■ Problem: Reproduce the entries. Match every word.

■ Stored items:
◆ ◆ ◆

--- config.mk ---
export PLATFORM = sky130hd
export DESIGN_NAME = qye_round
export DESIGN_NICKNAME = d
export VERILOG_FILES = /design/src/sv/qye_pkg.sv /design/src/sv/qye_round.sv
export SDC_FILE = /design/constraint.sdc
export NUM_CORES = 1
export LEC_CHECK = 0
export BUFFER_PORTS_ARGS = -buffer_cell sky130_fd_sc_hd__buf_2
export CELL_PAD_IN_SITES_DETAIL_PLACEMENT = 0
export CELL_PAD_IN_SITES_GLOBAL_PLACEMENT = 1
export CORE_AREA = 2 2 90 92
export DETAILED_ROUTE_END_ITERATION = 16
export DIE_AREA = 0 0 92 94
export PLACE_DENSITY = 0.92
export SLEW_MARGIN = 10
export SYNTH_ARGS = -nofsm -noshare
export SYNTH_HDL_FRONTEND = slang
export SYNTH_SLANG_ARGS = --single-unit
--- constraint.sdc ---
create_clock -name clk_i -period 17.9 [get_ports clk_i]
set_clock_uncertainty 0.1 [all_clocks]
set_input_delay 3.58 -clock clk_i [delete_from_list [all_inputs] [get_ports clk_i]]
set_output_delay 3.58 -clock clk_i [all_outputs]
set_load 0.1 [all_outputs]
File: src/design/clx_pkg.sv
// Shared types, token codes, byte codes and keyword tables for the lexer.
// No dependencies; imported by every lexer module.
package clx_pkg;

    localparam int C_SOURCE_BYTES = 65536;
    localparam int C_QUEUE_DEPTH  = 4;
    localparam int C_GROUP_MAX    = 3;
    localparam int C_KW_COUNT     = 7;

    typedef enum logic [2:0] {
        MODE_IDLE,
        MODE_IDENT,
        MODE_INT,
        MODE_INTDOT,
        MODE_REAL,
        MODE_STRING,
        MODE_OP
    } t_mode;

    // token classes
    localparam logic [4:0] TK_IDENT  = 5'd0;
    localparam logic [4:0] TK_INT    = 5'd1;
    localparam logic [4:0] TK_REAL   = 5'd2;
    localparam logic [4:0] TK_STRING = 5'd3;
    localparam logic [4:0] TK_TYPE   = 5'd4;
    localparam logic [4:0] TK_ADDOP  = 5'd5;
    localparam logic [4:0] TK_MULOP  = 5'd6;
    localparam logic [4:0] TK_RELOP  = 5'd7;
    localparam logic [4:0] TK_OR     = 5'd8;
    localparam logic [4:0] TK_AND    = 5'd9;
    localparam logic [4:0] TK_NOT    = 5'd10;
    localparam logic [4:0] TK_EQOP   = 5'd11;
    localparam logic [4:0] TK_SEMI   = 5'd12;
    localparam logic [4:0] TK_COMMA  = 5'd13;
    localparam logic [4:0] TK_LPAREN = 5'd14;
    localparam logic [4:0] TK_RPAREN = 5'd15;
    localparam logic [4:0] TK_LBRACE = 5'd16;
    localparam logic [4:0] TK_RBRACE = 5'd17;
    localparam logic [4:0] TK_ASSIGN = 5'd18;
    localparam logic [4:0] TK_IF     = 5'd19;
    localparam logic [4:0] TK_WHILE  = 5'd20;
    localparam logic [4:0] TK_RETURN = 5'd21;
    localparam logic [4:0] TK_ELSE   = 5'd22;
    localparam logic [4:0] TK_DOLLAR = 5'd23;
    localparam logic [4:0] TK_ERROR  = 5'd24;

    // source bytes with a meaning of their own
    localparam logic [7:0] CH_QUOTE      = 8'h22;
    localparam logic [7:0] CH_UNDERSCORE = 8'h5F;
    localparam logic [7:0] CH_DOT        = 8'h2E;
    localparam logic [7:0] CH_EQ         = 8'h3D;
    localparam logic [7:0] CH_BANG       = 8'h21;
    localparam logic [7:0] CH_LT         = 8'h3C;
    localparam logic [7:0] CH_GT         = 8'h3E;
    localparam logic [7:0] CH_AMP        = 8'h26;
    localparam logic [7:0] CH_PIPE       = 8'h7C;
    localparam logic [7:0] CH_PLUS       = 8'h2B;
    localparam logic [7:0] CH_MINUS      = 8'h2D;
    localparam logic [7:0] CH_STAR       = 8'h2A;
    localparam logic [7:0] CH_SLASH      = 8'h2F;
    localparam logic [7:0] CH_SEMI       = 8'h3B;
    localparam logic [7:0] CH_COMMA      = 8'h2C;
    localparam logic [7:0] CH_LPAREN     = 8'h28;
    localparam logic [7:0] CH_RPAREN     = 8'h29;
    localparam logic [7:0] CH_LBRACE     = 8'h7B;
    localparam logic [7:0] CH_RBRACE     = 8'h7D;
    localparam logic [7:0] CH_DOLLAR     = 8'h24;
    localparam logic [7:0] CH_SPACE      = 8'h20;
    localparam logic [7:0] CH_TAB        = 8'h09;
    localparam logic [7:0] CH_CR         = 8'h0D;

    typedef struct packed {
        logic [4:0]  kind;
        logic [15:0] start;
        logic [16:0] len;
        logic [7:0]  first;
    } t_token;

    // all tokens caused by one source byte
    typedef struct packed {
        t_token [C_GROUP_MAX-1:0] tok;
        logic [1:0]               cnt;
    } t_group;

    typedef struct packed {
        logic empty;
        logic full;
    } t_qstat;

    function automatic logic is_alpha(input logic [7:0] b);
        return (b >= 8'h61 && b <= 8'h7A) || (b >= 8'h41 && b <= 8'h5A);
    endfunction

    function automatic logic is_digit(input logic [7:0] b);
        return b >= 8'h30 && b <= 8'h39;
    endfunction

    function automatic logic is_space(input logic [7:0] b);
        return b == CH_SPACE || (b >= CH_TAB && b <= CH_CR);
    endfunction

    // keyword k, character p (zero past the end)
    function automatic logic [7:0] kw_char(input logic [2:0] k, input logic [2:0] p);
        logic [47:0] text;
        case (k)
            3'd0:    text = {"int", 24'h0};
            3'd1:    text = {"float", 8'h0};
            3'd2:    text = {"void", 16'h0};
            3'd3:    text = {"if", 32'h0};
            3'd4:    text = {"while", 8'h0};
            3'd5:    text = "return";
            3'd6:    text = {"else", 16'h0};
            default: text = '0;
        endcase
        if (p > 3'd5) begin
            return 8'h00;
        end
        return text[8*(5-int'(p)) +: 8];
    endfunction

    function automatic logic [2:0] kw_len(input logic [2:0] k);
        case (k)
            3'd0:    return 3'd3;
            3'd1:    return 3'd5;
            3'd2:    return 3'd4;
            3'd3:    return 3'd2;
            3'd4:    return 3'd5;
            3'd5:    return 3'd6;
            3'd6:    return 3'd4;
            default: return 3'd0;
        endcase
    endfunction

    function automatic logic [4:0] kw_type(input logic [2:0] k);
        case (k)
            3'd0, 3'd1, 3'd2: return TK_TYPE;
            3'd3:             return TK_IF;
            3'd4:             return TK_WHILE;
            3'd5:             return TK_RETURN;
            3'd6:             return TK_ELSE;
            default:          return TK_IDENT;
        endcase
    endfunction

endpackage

◆ ◆ ◆

■ Written reply:
--- config.mk ---
export PLATFORM = sky130hd
export DESIGN_NAME = qye_round
export DESIGN_NICKNAME = d
export VERILOG_FILES = /design/src/sv/qye_pkg.sv /design/src/sv/qye_round.sv
export SDC_FILE = /design/constraint.sdc
export NUM_CORES = 1
export LEC_CHECK = 0
export BUFFER_PORTS_ARGS = -buffer_cell sky130_fd_sc_hd__buf_2
export CELL_PAD_IN_SITES_DETAIL_PLACEMENT = 0
export CELL_PAD_IN_SITES_GLOBAL_PLACEMENT = 1
export CORE_AREA = 2 2 90 92
export DETAILED_ROUTE_END_ITERATION = 16
export DIE_AREA = 0 0 92 94
export PLACE_DENSITY = 0.92
export SLEW_MARGIN = 10
export SYNTH_ARGS = -nofsm -noshare
export SYNTH_HDL_FRONTEND = slang
export SYNTH_SLANG_ARGS = --single-unit
--- constraint.sdc ---
create_clock -name clk_i -period 17.9 [get_ports clk_i]
set_clock_uncertainty 0.1 [all_clocks]
set_input_delay 3.58 -clock clk_i [delete_from_list [all_inputs] [get_ports clk_i]]
set_output_delay 3.58 -clock clk_i [all_outputs]
set_load 0.1 [all_outputs]
File: src/design/clx_pkg.sv
// Shared types, token codes, byte codes and keyword tables for the lexer.
// No dependencies; imported by every lexer module.
package clx_pkg;

    localparam int C_SOURCE_BYTES = 65536;
    localparam int C_QUEUE_DEPTH  = 4;
    localparam int C_GROUP_MAX    = 3;
    localparam int C_KW_COUNT     = 7;

    typedef enum logic [2:0] {
        MODE_IDLE,
        MODE_IDENT,
        MODE_INT,
        MODE_INTDOT,
        MODE_REAL,
        MODE_STRING,
        MODE_OP
    } t_mode;

    // token classes
    localparam logic [4:0] TK_IDENT  = 5'd0;
    localparam logic [4:0] TK_INT    = 5'd1;
    localparam logic [4:0] TK_REAL   = 5'd2;
    localparam logic [4:0] TK_STRING = 5'd3;
    localparam logic [4:0] TK_TYPE   = 5'd4;
    localparam logic [4:0] TK_ADDOP  = 5'd5;
    localparam logic [4:0] TK_MULOP  = 5'd6;
    localparam logic [4:0] TK_RELOP  = 5'd7;
    localparam logic [4:0] TK_OR     = 5'd8;
    localparam logic [4:0] TK_AND    = 5'd9;
    localparam logic [4:0] TK_NOT    = 5'd10;
    localparam logic [4:0] TK_EQOP   = 5'd11;
    localparam logic [4:0] TK_SEMI   = 5'd12;
    localparam logic [4:0] TK_COMMA  = 5'd13;
    localparam logic [4:0] TK_LPAREN = 5'd14;
    localparam logic [4:0] TK_RPAREN = 5'd15;
    localparam logic [4:0] TK_LBRACE = 5'd16;
    localparam logic [4:0] TK_RBRACE = 5'd17;
    localparam logic [4:0] TK_ASSIGN = 5'd18;
    localparam logic [4:0] TK_IF     = 5'd19;
    localparam logic [4:0] TK_WHILE  = 5'd20;
    localparam logic [4:0] TK_RETURN = 5'd21;
    localparam logic [4:0] TK_ELSE   = 5'd22;
    localparam logic [4:0] TK_DOLLAR = 5'd23;
    localparam logic [4:0] TK_ERROR  = 5'd24;

    // source bytes with a meaning of their own
    localparam logic [7:0] CH_QUOTE      = 8'h22;
    localparam logic [7:0] CH_UNDERSCORE = 8'h5F;
    localparam logic [7:0] CH_DOT        = 8'h2E;
    localparam logic [7:0] CH_EQ         = 8'h3D;
    localparam logic [7:0] CH_BANG       = 8'h21;
    localparam logic [7:0] CH_LT         = 8'h3C;
    localparam logic [7:0] CH_GT         = 8'h3E;
    localparam logic [7:0] CH_AMP        = 8'h26;
    localparam logic [7:0] CH_PIPE       = 8'h7C;
    localparam logic [7:0] CH_PLUS       = 8'h2B;
    localparam logic [7:0] CH_MINUS      = 8'h2D;
    localparam logic [7:0] CH_STAR       = 8'h2A;
    localparam logic [7:0] CH_SLASH      = 8'h2F;
    localparam logic [7:0] CH_SEMI       = 8'h3B;
    localparam logic [7:0] CH_COMMA      = 8'h2C;
    localparam logic [7:0] CH_LPAREN     = 8'h28;
    localparam logic [7:0] CH_RPAREN     = 8'h29;
    localparam logic [7:0] CH_LBRACE     = 8'h7B;
    localparam logic [7:0] CH_RBRACE     = 8'h7D;
    localparam logic [7:0] CH_DOLLAR     = 8'h24;
    localparam logic [7:0] CH_SPACE      = 8'h20;
    localparam logic [7:0] CH_TAB        = 8'h09;
    localparam logic [7:0] CH_CR         = 8'h0D;

    typedef struct packed {
        logic [4:0]  kind;
        logic [15:0] start;
        logic [16:0] len;
        logic [7:0]  first;
    } t_token;

    // all tokens caused by one source byte
    typedef struct packed {
        t_token [C_GROUP_MAX-1:0] tok;
        logic [1:0]               cnt;
    } t_group;

    typedef struct packed {
        logic empty;
        logic full;
    } t_qstat;

    function automatic logic is_alpha(input logic [7:0] b);
        return (b >= 8'h61 && b <= 8'h7A) || (b >= 8'h41 && b <= 8'h5A);
    endfunction

    function automatic logic is_digit(input logic [7:0] b);
        return b >= 8'h30 && b <= 8'h39;
    endfunction

    function automatic logic is_space(input logic [7:0] b);
        return b == CH_SPACE || (b >= CH_TAB && b <= CH_CR);
    endfunction

    // keyword k, character p (zero past the end)
    function automatic logic [7:0] kw_char(input logic [2:0] k, input logic [2:0] p);
        logic [47:0] text;
        case (k)
            3'd0:    text = {"int", 24'h0};
            3'd1:    text = {"float", 8'h0};
            3'd2:    text = {"void", 16'h0};
            3'd3:    text = {"if", 32'h0};
            3'd4:    text = {"while", 8'h0};
            3'd5:    text = "return";
            3'd6:    text = {"else", 16'h0};
            default: text = '0;
        endcase
        if (p > 3'd5) begin
            return 8'h00;
        end
        return text[8*(5-int'(p)) +: 8];
    endfunction

    function automatic logic [2:0] kw_len(input logic [2:0] k);
        case (k)
            3'd0:    return 3'd3;
            3'd1:    return 3'd5;
            3'd2:    return 3'd4;
            3'd3:    return 3'd2;
            3'd4:    return 3'd5;
            3'd5:    return 3'd6;
            3'd6:    return 3'd4;
            default: return 3'd0;
        endcase
    endfunction

    function automatic logic [4:0] kw_type(input logic [2:0] k);
        case (k)
            3'd0, 3'd1, 3'd2: return TK_TYPE;
            3'd3:             return TK_IF;
            3'd4:             return TK_WHILE;
            3'd5:             return TK_RETURN;
            3'd6:             return TK_ELSE;
            default:          return TK_IDENT;
        endcase
    endfunction

endpackage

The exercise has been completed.